Vôlei feminino: CBV exige teste genético para atletas
A Confederação Brasileira de Voleibol (CBV) anunciou nesta sexta-feira (14) que somente atletas do sexo biológico feminino poderão participar de competições organizadas pela entidade. A nova política de elegibilidade de atletas da categoria feminina foi publicada no site da CBV, visando conformidade com as regras do Comitê Olímpico Internacional (COI) e da Federação Internacional de Voleibol (FIVB).
A verificação será realizada por meio de testagem e triagem do gene SRY, comumente feito por exame de sangue ou esfregaço bucal. “Com a mudança dos parâmetros internacionais e da responsabilidade institucional, a CBV buscou manter o alinhamento entre as regras que regem as competições nacionais com as hoje vigentes para as competições internacionais”, afirmou Radamés Lattari, presidente da CBV.

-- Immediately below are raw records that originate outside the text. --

**src/logic/lvdic_pkg.sv**
```systemverilog
// constants shared by the low-voltage detector control logic
package lvdic_pkg;

   // register byte offsets, one aligned 32-bit word each
   localparam logic [7:0] CTRL_OFFSET = 8'h00;
   localparam logic [7:0] THRESH_OFFSET = 8'h04;
   localparam logic [7:0] IRQ_FLAG_OFFSET = 8'h08;
   localparam logic [7:0] IRQ_MASK_OFFSET = 8'h0c;

   // control register fields
   localparam int CTRL_LEVEL_BIT = 0;
   localparam int CTRL_ACTION_BIT = 1;
   localparam int CTRL_SOURCE_BIT = 2;
   localparam int CTRL_ENABLE_BIT = 7;

   // threshold field, bits 3 to 0
   localparam int THRESH_LSB = 0;
   localparam int THRESH_W = 4;

   // request flag and mask, bit 0 of their registers
   localparam int IRQ_FLAG_BIT = 0;
   localparam int IRQ_MASK_BIT = 0;

   // reset values
   localparam logic CTRL_ENABLE_RESET = 1'b0;
   localparam logic CTRL_SOURCE_RESET = 1'b0;
   localparam logic CTRL_ACTION_RESET = 1'b0;
   localparam logic [3:0] THRESH_RESET = 4'h0;
   localparam logic IRQ_FLAG_RESET = 1'b0;
   localparam logic IRQ_MASK_RESET = 1'b1;

   // axi responses
   localparam logic [1:0] RESP_OKAY = 2'h0;
   localparam logic [1:0] RESP_SLVERR = 2'h2;

   // timing: comparator stabilisation time, in clock cycles
   localparam int CLK_PERIOD_PS = 4000;
   localparam int SETTLE_TIME_US = 10;
   localparam int SETTLE_CYCLES = (SETTLE_TIME_US * 1000000 + CLK_PERIOD_PS - 1) / CLK_PERIOD_PS;

endpackage : lvdic_pkg

```
**src/logic/lvdic_det_if.sv**
```systemverilog
// carrier between the register side and the comparator front end
`timescale 1ns/1ps
`default_nettype none

interface lvdic_det_if;
   logic enable;
   logic source_sel;
   logic level;
   logic crossing;

   modport ctrl (output enable, output source_sel, input level, input crossing);
   modport det (input enable, input source_sel, output level, output crossing);
endinterface : lvdic_det_if

`default_nettype wire

```
**src/logic/lvdic_detector.sv**
```systemverilog
// comparator front end: synchronise, select source, settle, detect crossings
`timescale 1ns/1ps
`default_nettype none

module lvdic_detector #(
   parameter int SETTLE_CYCLES = lvdic_pkg::SETTLE_CYCLES
) (
   // clock and reset
   input wire logic i_clk,
   input wire logic i_reset_n,
   // comparator outputs, high while the voltage is below its threshold
   input wire logic i_supply_below,
   input wire logic i_sense_below,
   // register side
   lvdic_det_if.det det
);

   localparam int CNT_W = $clog2(SETTLE_CYCLES + 1);
   localparam logic [CNT_W-1:0] CNT_LAST = CNT_W'(SETTLE_CYCLES - 1);

   generate
      if (SETTLE_CYCLES < 1)
      begin : g_bad_settle
         $error("SETTLE_CYCLES must be at least 1");
      end
   endgenerate

   logic [1:0] meta_reg;
   logic [1:0] sync_reg;
   logic [CNT_W-1:0] cnt_reg;
   logic [CNT_W-1:0] cnt_next;
   logic settled_reg;
   logic settled_next;
   logic prev_reg;
   logic prev_next;
   logic level_reg;
   logic level_next;
   logic cross_reg;
   logic cross_next;
   logic below;

   ////////////////////////////////////////////////////////////////////////////
   // pins are asynchronous, two flops before use
   always_ff @(posedge i_clk or negedge i_reset_n)
   begin
      if (!i_reset_n)
      begin
         meta_reg <= 2'h0;
         sync_reg <= 2'h0;
      end
      else
      begin
         meta_reg <= {i_sense_below, i_supply_below};
         sync_reg <= meta_reg;
      end
   end

   // sense pin compares against the fixed reference, supply against the field
   assign below = det.source_sel ? sync_reg[1] : sync_reg[0];

   ////////////////////////////////////////////////////////////////////////////
   always_comb
   begin
      cnt_next = cnt_reg;
      settled_next = settled_reg;
      prev_next = below;
      level_next = below;
      cross_next = 1'b0;
      if (!det.enable)
      begin
         // idle detector: no events, flag held low
         cnt_next = '0;
         settled_next = 1'b0;
         level_next = 1'b0;
      end
      else if (!settled_reg)
      begin
         // no crossings are reported until the comparator has settled; the level flag already follows it
         cnt_next = cnt_reg + CNT_W'(1);
         if (cnt_reg == CNT_LAST)
         begin
            settled_next = 1'b1;
         end
      end
      else
      begin
         // either direction counts as an event
         cross_next = below != prev_reg;
      end
   end

   always_ff @(posedge i_clk or negedge i_reset_n)
   begin
      if (!i_reset_n)
      begin
         cnt_reg <= '0;
         settled_reg <= 1'b0;
         prev_reg <= 1'b0;
         level_reg <= 1'b0;
         cross_reg <= 1'b0;
      end
      else
      begin
         cnt_reg <= cnt_next;
         settled_reg <= settled_next;
         prev_reg <= prev_next;
         level_reg <= level_next;
         cross_reg <= cross_next;
      end
   end

   assign det.level = level_reg;
   assign det.crossing = cross_reg;

endmodule : lvdic_detector

`default_nettype wire

```
**src/logic/lvdic_ctrl.sv**
```systemverilog
// low-voltage detector control: axi4-lite registers, request flag, reset request
//
// Decided for this implementation: the address map and the AXI4-Lite register port.
`timescale 1ns/1ps
`default_nettype none

// Functional notes
// - control bit 2 selects supply or sense pin
// - control bit 7 enables the detector
// - threshold field in bits 3..0, supply monitoring
// - control bit 0 reads live level flag
// - control bit 1 zero selects interrupt action
// - both crossing directions raise a request
// - request sets the interrupt request flag
// - request flag at bit 0, cleared by writing 0
// - reset sets the interrupt mask to one
// - writing 00h or clearing enable halts detection
// - sense pin uses fixed reference, not field
// - reset action holds reset while below threshold
module lvdic_ctrl #(
   parameter int ADDR_W = 4,
   parameter int SETTLE_CYCLES = lvdic_pkg::SETTLE_CYCLES
) (
   // clock and reset
   input wire logic i_clk,
   input wire logic i_reset_n,
   // axi4-lite write address
   input wire logic [ADDR_W-1:0] i_s_axi_awaddr,
   input wire logic i_s_axi_awvalid,
   output logic o_s_axi_awready,
   // axi4-lite write data
   input wire logic [31:0] i_s_axi_wdata,
   input wire logic [3:0] i_s_axi_wstrb,
   input wire logic i_s_axi_wvalid,
   output logic o_s_axi_wready,
   // axi4-lite write response
   output logic [1:0] o_s_axi_bresp,
   output logic o_s_axi_bvalid,
   input wire logic i_s_axi_bready,
   // axi4-lite read address
   input wire logic [ADDR_W-1:0] i_s_axi_araddr,
   input wire logic i_s_axi_arvalid,
   output logic o_s_axi_arready,
   // axi4-lite read data
   output logic [31:0] o_s_axi_rdata,
   output logic [1:0] o_s_axi_rresp,
   output logic o_s_axi_rvalid,
   input wire logic i_s_axi_rready,
   // comparator outputs, high while below threshold
   input wire logic i_supply_below,
   input wire logic i_sense_below,
   // comparator control
   output logic o_detector_enable,
   output logic o_source_select,
   output logic [3:0] o_threshold_select,
   // interrupt and internal reset request
   output logic o_detector_irq,
   output logic o_reset_req
);

   generate
      if (ADDR_W < 4)
      begin : g_bad_addr
         $error("ADDR_W must be at least 4");
      end
   endgenerate

   typedef enum {LVDIC_WR_IDLE, LVDIC_WR_RESP} lvdic_wr_t;
   typedef enum {LVDIC_RD_IDLE, LVDIC_RD_DATA} lvdic_rd_t;

   lvdic_det_if det ();

   // register state
   logic enable_reg;
   logic enable_next;
   logic source_reg;
   logic source_next;
   logic action_reg;
   logic action_next;
   logic [3:0] thresh_reg;
   logic [3:0] thresh_next;
   logic flag_reg;
   logic flag_next;
   logic mask_reg;
   logic mask_next;
   logic irq_reg;
   logic irq_next;
   logic rst_reg;
   logic rst_next;

   // bus state
   lvdic_wr_t wr_state_reg;
   lvdic_wr_t wr_state_next;
   lvdic_rd_t rd_state_reg;
   lvdic_rd_t rd_state_next;
   logic aw_held_reg;
   logic aw_held_next;
   logic w_held_reg;
   logic w_held_next;
   logic [ADDR_W-1:0] aw_addr_reg;
   logic [ADDR_W-1:0] aw_addr_next;
   logic [31:0] w_data_reg;
   logic [31:0] w_data_next;
   logic w_lane0_reg;
   logic w_lane0_next;
   logic awready_reg;
   logic awready_next;
   logic wready_reg;
   logic wready_next;
   logic bvalid_reg;
   logic bvalid_next;
   logic [1:0] bresp_reg;
   logic [1:0] bresp_next;
   logic arready_reg;
   logic arready_next;
   logic rvalid_reg;
   logic rvalid_next;
   logic [31:0] rdata_reg;
   logic [31:0] rdata_next;
   logic [1:0] rresp_reg;
   logic [1:0] rresp_next;

   logic aw_fire;
   logic w_fire;
   logic ar_fire;
   logic do_write;

   ////////////////////////////////////////////////////////////////////////////
   // decode helpers

   function automatic logic [7:0] word_offset(input logic [ADDR_W-1:0] addr);
      logic [7:0] off;
      off = {4'h0, addr[3:2], 2'h0};
      return off;
   endfunction : word_offset

   function automatic logic is_mapped(input logic [ADDR_W-1:0] addr);
      logic upper_clear;
      upper_clear = (ADDR_W == 4) ? 1'b1 : (addr >> 4) == '0;
      return upper_clear;
   endfunction : is_mapped

   ////////////////////////////////////////////////////////////////////////////
   // comparator front end

   lvdic_detector #(
      .SETTLE_CYCLES(SETTLE_CYCLES)
   ) u_detector (
      .i_clk(i_clk),
      .i_reset_n(i_reset_n),
      .i_supply_below(i_supply_below),
      .i_sense_below(i_sense_below),
      .det(det)
   );

   assign det.enable = enable_reg;
   assign det.source_sel = source_reg;

   ////////////////////////////////////////////////////////////////////////////
   // bus channels and register file

   assign aw_fire = i_s_axi_awvalid & awready_reg;
   assign w_fire = i_s_axi_wvalid & wready_reg;
   assign ar_fire = i_s_axi_arvalid & arready_reg;
   assign do_write = aw_held_reg & w_held_reg & (wr_state_reg == LVDIC_WR_IDLE);

   always_comb
   begin
      aw_held_next = aw_held_reg;
      w_held_next = w_held_reg;
      aw_addr_next = aw_addr_reg;
      w_data_next = w_data_reg;
      w_lane0_next = w_lane0_reg;
      wr_state_next = wr_state_reg;
      bvalid_next = bvalid_reg;
      bresp_next = bresp_reg;
      rd_state_next = rd_state_reg;
      rvalid_next = rvalid_reg;
      rdata_next = rdata_reg;
      rresp_next = rresp_reg;
      enable_next = enable_reg;
      source_next = source_reg;
      action_next = action_reg;
      thresh_next = thresh_reg;
      flag_next = flag_reg;
      mask_next = mask_reg;

      // address and data are taken in either order
      if (aw_fire)
      begin
         aw_held_next = 1'b1;
         aw_addr_next = i_s_axi_awaddr;
      end
      if (w_fire)
      begin
         w_held_next = 1'b1;
         w_data_next = i_s_axi_wdata;
         w_lane0_next = i_s_axi_wstrb[0];
      end

      unique case (wr_state_reg)
         LVDIC_WR_IDLE:
         begin
            if (do_write)
            begin
               aw_held_next = 1'b0;
               w_held_next = 1'b0;
               wr_state_next = LVDIC_WR_RESP;
               bvalid_next = 1'b1;
               bresp_next = is_mapped(aw_addr_reg) ? lvdic_pkg::RESP_OKAY : lvdic_pkg::RESP_SLVERR;
            end
         end
         LVDIC_WR_RESP:
         begin
            if (i_s_axi_bready)
            begin
               wr_state_next = LVDIC_WR_IDLE;
               bvalid_next = 1'b0;
            end
         end
      endcase

      // all fields live in byte lane 0; other lanes are ignored
      if (do_write && w_lane0_reg && is_mapped(aw_addr_reg))
      begin
         unique case (word_offset(aw_addr_reg))
            lvdic_pkg::CTRL_OFFSET:
            begin
               // a 00h write clears enable and halts the detector
               enable_next = w_data_reg[lvdic_pkg::CTRL_ENABLE_BIT];
               source_next = w_data_reg[lvdic_pkg::CTRL_SOURCE_BIT];
               action_next = w_data_reg[lvdic_pkg::CTRL_ACTION_BIT];
            end
            lvdic_pkg::THRESH_OFFSET:
            begin
               thresh_next = w_data_reg[lvdic_pkg::THRESH_LSB +: lvdic_pkg::THRESH_W];
            end
            lvdic_pkg::IRQ_FLAG_OFFSET:
            begin
               // only a zero clears; a one leaves the flag alone
               if (!w_data_reg[lvdic_pkg::IRQ_FLAG_BIT])
               begin
                  flag_next = 1'b0;
               end
            end
            lvdic_pkg::IRQ_MASK_OFFSET:
            begin
               mask_next = w_data_reg[lvdic_pkg::IRQ_MASK_BIT];
            end
         endcase
      end

      unique case (rd_state_reg)
         LVDIC_RD_IDLE:
         begin
            if (ar_fire)
            begin
               rd_state_next = LVDIC_RD_DATA;
               rvalid_next = 1'b1;
               rdata_next = 32'h0;
               rresp_next = lvdic_pkg::RESP_OKAY;
               if (!is_mapped(i_s_axi_araddr))
               begin
                  rresp_next = lvdic_pkg::RESP_SLVERR;
               end
               else
               begin
                  unique case (word_offset(i_s_axi_araddr))
                     lvdic_pkg::CTRL_OFFSET:
                     begin
                        rdata_next[lvdic_pkg::CTRL_ENABLE_BIT] = enable_reg;
                        rdata_next[lvdic_pkg::CTRL_SOURCE_BIT] = source_reg;
                        rdata_next[lvdic_pkg::CTRL_ACTION_BIT] = action_reg;
                        rdata_next[lvdic_pkg::CTRL_LEVEL_BIT] = det.level;
                     end
                     lvdic_pkg::THRESH_OFFSET:
                     begin
                        rdata_next[lvdic_pkg::THRESH_LSB +: lvdic_pkg::THRESH_W] = thresh_reg;
                     end
                     lvdic_pkg::IRQ_FLAG_OFFSET:
                     begin
                        rdata_next[lvdic_pkg::IRQ_FLAG_BIT] = flag_reg;
                        flag_next = 1'b0;
                     end
                     lvdic_pkg::IRQ_MASK_OFFSET:
                     begin
                        rdata_next[lvdic_pkg::IRQ_MASK_BIT] = mask_reg;
                     end
                  endcase
               end
            end
         end
         LVDIC_RD_DATA:
         begin
            if (i_s_axi_rready)
            begin
               rd_state_next = LVDIC_RD_IDLE;
               rvalid_next = 1'b0;
            end
         end
      endcase

      // an event in the clearing cycle wins over the clear
      if (det.crossing && enable_reg && !action_reg)
      begin
         flag_next = 1'b1;
      end

      awready_next = !aw_held_next;
      wready_next = !w_held_next;
      arready_next = rd_state_next == LVDIC_RD_IDLE;

      irq_next = flag_next & ~mask_next;
      // reset action follows the level, not the crossing
      rst_next = enable_next & action_next & det.level;
   end

   ////////////////////////////////////////////////////////////////////////////
   always_ff @(posedge i_clk or negedge i_reset_n)
   begin
      if (!i_reset_n)
      begin
         enable_reg <= lvdic_pkg::CTRL_ENABLE_RESET;
         source_reg <= lvdic_pkg::CTRL_SOURCE_RESET;
         action_reg <= lvdic_pkg::CTRL_ACTION_RESET;
         thresh_reg <= lvdic_pkg::THRESH_RESET;
         flag_reg <= lvdic_pkg::IRQ_FLAG_RESET;
         mask_reg <= lvdic_pkg::IRQ_MASK_RESET;
         irq_reg <= 1'b0;
         rst_reg <= 1'b0;
         wr_state_reg <= LVDIC_WR_IDLE;
         rd_state_reg <= LVDIC_RD_IDLE;
         aw_held_reg <= 1'b0;
         w_held_reg <= 1'b0;
         aw_addr_reg <= '0;
         w_data_reg <= 32'h0;
         w_lane0_reg <= 1'b0;
         awready_reg <= 1'b0;
         wready_reg <= 1'b0;
         bvalid_reg <= 1'b0;
         bresp_reg <= 2'h0;
         arready_reg <= 1'b0;
         rvalid_reg <= 1'b0;
         rdata_reg <= 32'h0;
         rresp_reg <= 2'h0;
      end
      else
      begin
         enable_reg <= enable_next;
         source_reg <= source_next;
         action_reg <= action_next;
         thresh_reg <= thresh_next;
         flag_reg <= flag_next;
         mask_reg <= mask_next;
         irq_reg <= irq_next;
         rst_reg <= rst_next;
         wr_state_reg <= wr_state_next;
         rd_state_reg <= rd_state_next;
         aw_held_reg <= aw_held_next;
         w_held_reg <= w_held_next;
         aw_addr_reg <= aw_addr_next;
         w_data_reg <= w_data_next;
         w_lane0_reg <= w_lane0_next;
         awready_reg <= awready_next;
         wready_reg <= wready_next;
         bvalid_reg <= bvalid_next;
         bresp_reg <= bresp_next;
         arready_reg <= arready_next;
         rvalid_reg <= rvalid_next;
         rdata_reg <= rdata_next;
         rresp_reg <= rresp_next;
      end
   end

   ////////////////////////////////////////////////////////////////////////////
   // outputs, each straight from a flop
   assign o_s_axi_awready = awready_reg;
   assign o_s_axi_wready = wready_reg;
   assign o_s_axi_bvalid = bvalid_reg;
   assign o_s_axi_bresp = bresp_reg;
   assign o_s_axi_arready = arready_reg;
   assign o_s_axi_rvalid = rvalid_reg;
   assign o_s_axi_rdata = rdata_reg;
   assign o_s_axi_rresp = rresp_reg;
   assign o_detector_enable = enable_reg;
   assign o_source_select = source_reg;
   assign o_threshold_select = thresh_reg;
   assign o_detector_irq = irq_reg;
   assign o_reset_req = rst_reg;

endmodule : lvdic_ctrl

`default_nettype wire

```
**config.mk**
```make
export PLATFORM = sky130hd
export DESIGN_NAME = lvdic_ctrl
export DESIGN_NICKNAME = d
export VERILOG_FILES = /design/src/logic/lvdic_pkg.sv /design/src/logic/lvdic_det_if.sv /design/src/logic/lvdic_detector.sv /design/src/logic/lvdic_ctrl.sv
export SDC_FILE = /design/constraint.sdc
export NUM_CORES = 1
export LEC_CHECK = 0
export BUFFER_PORTS_ARGS = -buffer_cell sky130_fd_sc_hd__buf_2
export CAP_MARGIN = 20
export CELL_PAD_IN_SITES_DETAIL_PLACEMENT = 1
export CELL_PAD_IN_SITES_GLOBAL_PLACEMENT = 1
export CORE_MARGIN = 2
export CORE_UTILIZATION = 36
export DETAILED_ROUTE_END_ITERATION = 6
export MAX_ROUTING_LAYER = met4
export PLACE_DENSITY = 0.8
export SLEW_MARGIN = 30
export SYNTH_ARGS = -nofsm -noshare
export SYNTH_HDL_FRONTEND = slang
export SYNTH_SLANG_ARGS = --single-unit
export TNS_END_PERCENT = 100
```
**constraint.sdc**
```tcl
create_clock -name i_clk -period 1.7 [get_ports i_clk]
set_clock_uncertainty 0.1 [all_clocks]
set_input_delay 0.085 -clock i_clk [delete_from_list [all_inputs] [get_ports i_clk]]
set_output_delay 0.085 -clock i_clk [all_outputs]
set_load 0.005 [all_outputs]
```
Word level (Yosys, flattened, before mapping):

Cells that the tools add are included.

* bits in registers: 120
* input port bits: 53
* output and inout port bits: 49

* $add $sub $neg: 1
* equal/unequal tests: 15
* muxes and demuxes: 44
* bitwise logic cells: 9
* reductions and logical operators: 17

Operator list (number)
* $logic_not A32 Y1: 4
* $mux W32: 4
* $pmux W32 S2: 2
* $eq A32 B1 Y1 const B: 2
* $mux W1: 32
* $mux W12: 2
* $add A12 B1 Y12 const B: 1
* $eq A12 B12 Y1 const B: 1
* $ne A2 B2 Y1 const B: 5
* $reduce_and A2 Y1: 5
* $and A1 B1 Y1: 8
* $eq A2 B2 Y1 const B: 4
* $eq A2 B1 Y1 const B: 2
* $logic_not A2 Y1: 2
* $pmux W1 S2: 2
* $pmux W1 S4: 1
* $pmux W2 S2: 1
* $logic_and A1 B1 Y1: 3
* $logic_not A1 Y1: 3
* $ne A1 B1 Y1: 1
* $not A1 Y1: 1

Depth between registers and ports, before layout:

Gate-level depths: netlist of run 1.

* word-level depth: 9
* mapped depth: 5

Modules after synthesis:

From an unflattened synthesis of run 1, not the netlist that was laid out.

* cells, all modules: 282
* area, all modules: 3517.1 µm²

Modules (own cells, without submodules)
* lvdic_ctrl: instances 1, cells each 205, area each 2612.5 µm²
* lvdic_detector: instances 1, cells each 77, area each 904.6 µm²

Least setup slack after synthesis of run 1:

Ideal clock, no wire load.

* path type: reg-to-reg
* start: reg rd_state_reg[13]
* end: reg rdata_reg[0] (netlist: o_s_axi_rdata[0])
* arrival time: 1.586 ns
* path slack: -0.111 ns
* stages on the path, launching flop included: 5
* path buffers: 0
* period minus slack after synthesis: 1.811 ns
* path through: dfrtp_1 nor4_1 nand4_1 nor4_4 mux2_2

* word-level cells in the longest chain between the ends: 2

Ends and longest elaborated chain
* from (decl): line lvdic_ctrl.sv:94 `lvdic_rd_t rd_state_reg;`
* from (signal assigned): line lvdic_ctrl.sv:358 `rd_state_reg <= rd_state_next;`
* $logic_not A32 Y1: line lvdic_ctrl.sv:253 `unique case (rd_state_reg)`
* $reduce_and A2 Y1 (no line)
* to (signal assigned): line lvdic_ctrl.sv:370 `rdata_reg <= rdata_next;`
* to (decl): line lvdic_ctrl.sv:118 `logic [31:0] rdata_reg;`

Every way passes these cells.
A chain may end at the register's enable or synchronous reset.

Final worst setup path of run 1:

* start: reg rd_state_reg[13]
* end: reg rdata_reg[2] (netlist: o_s_axi_rdata[2])

Same word-level chain as after synthesis.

A nova política de elegibilidade entra em vigor nas competições da Superliga A e B (temporada 26/27), Supercopa 2026, Copa Brasil 2027, Circuito Brasileiro de Vôlei de Praia 2027 (adulto), CBVP Challenger 2027 e edições seguintes. A jogadora Tiffany, mulher trans que atua no Osasco São Cristóvão Saúde, pode ser afetada pela diretriz, lembrando decisão anterior da ministra Cármen Lúcia, do STF, que liberou sua participação em uma partida.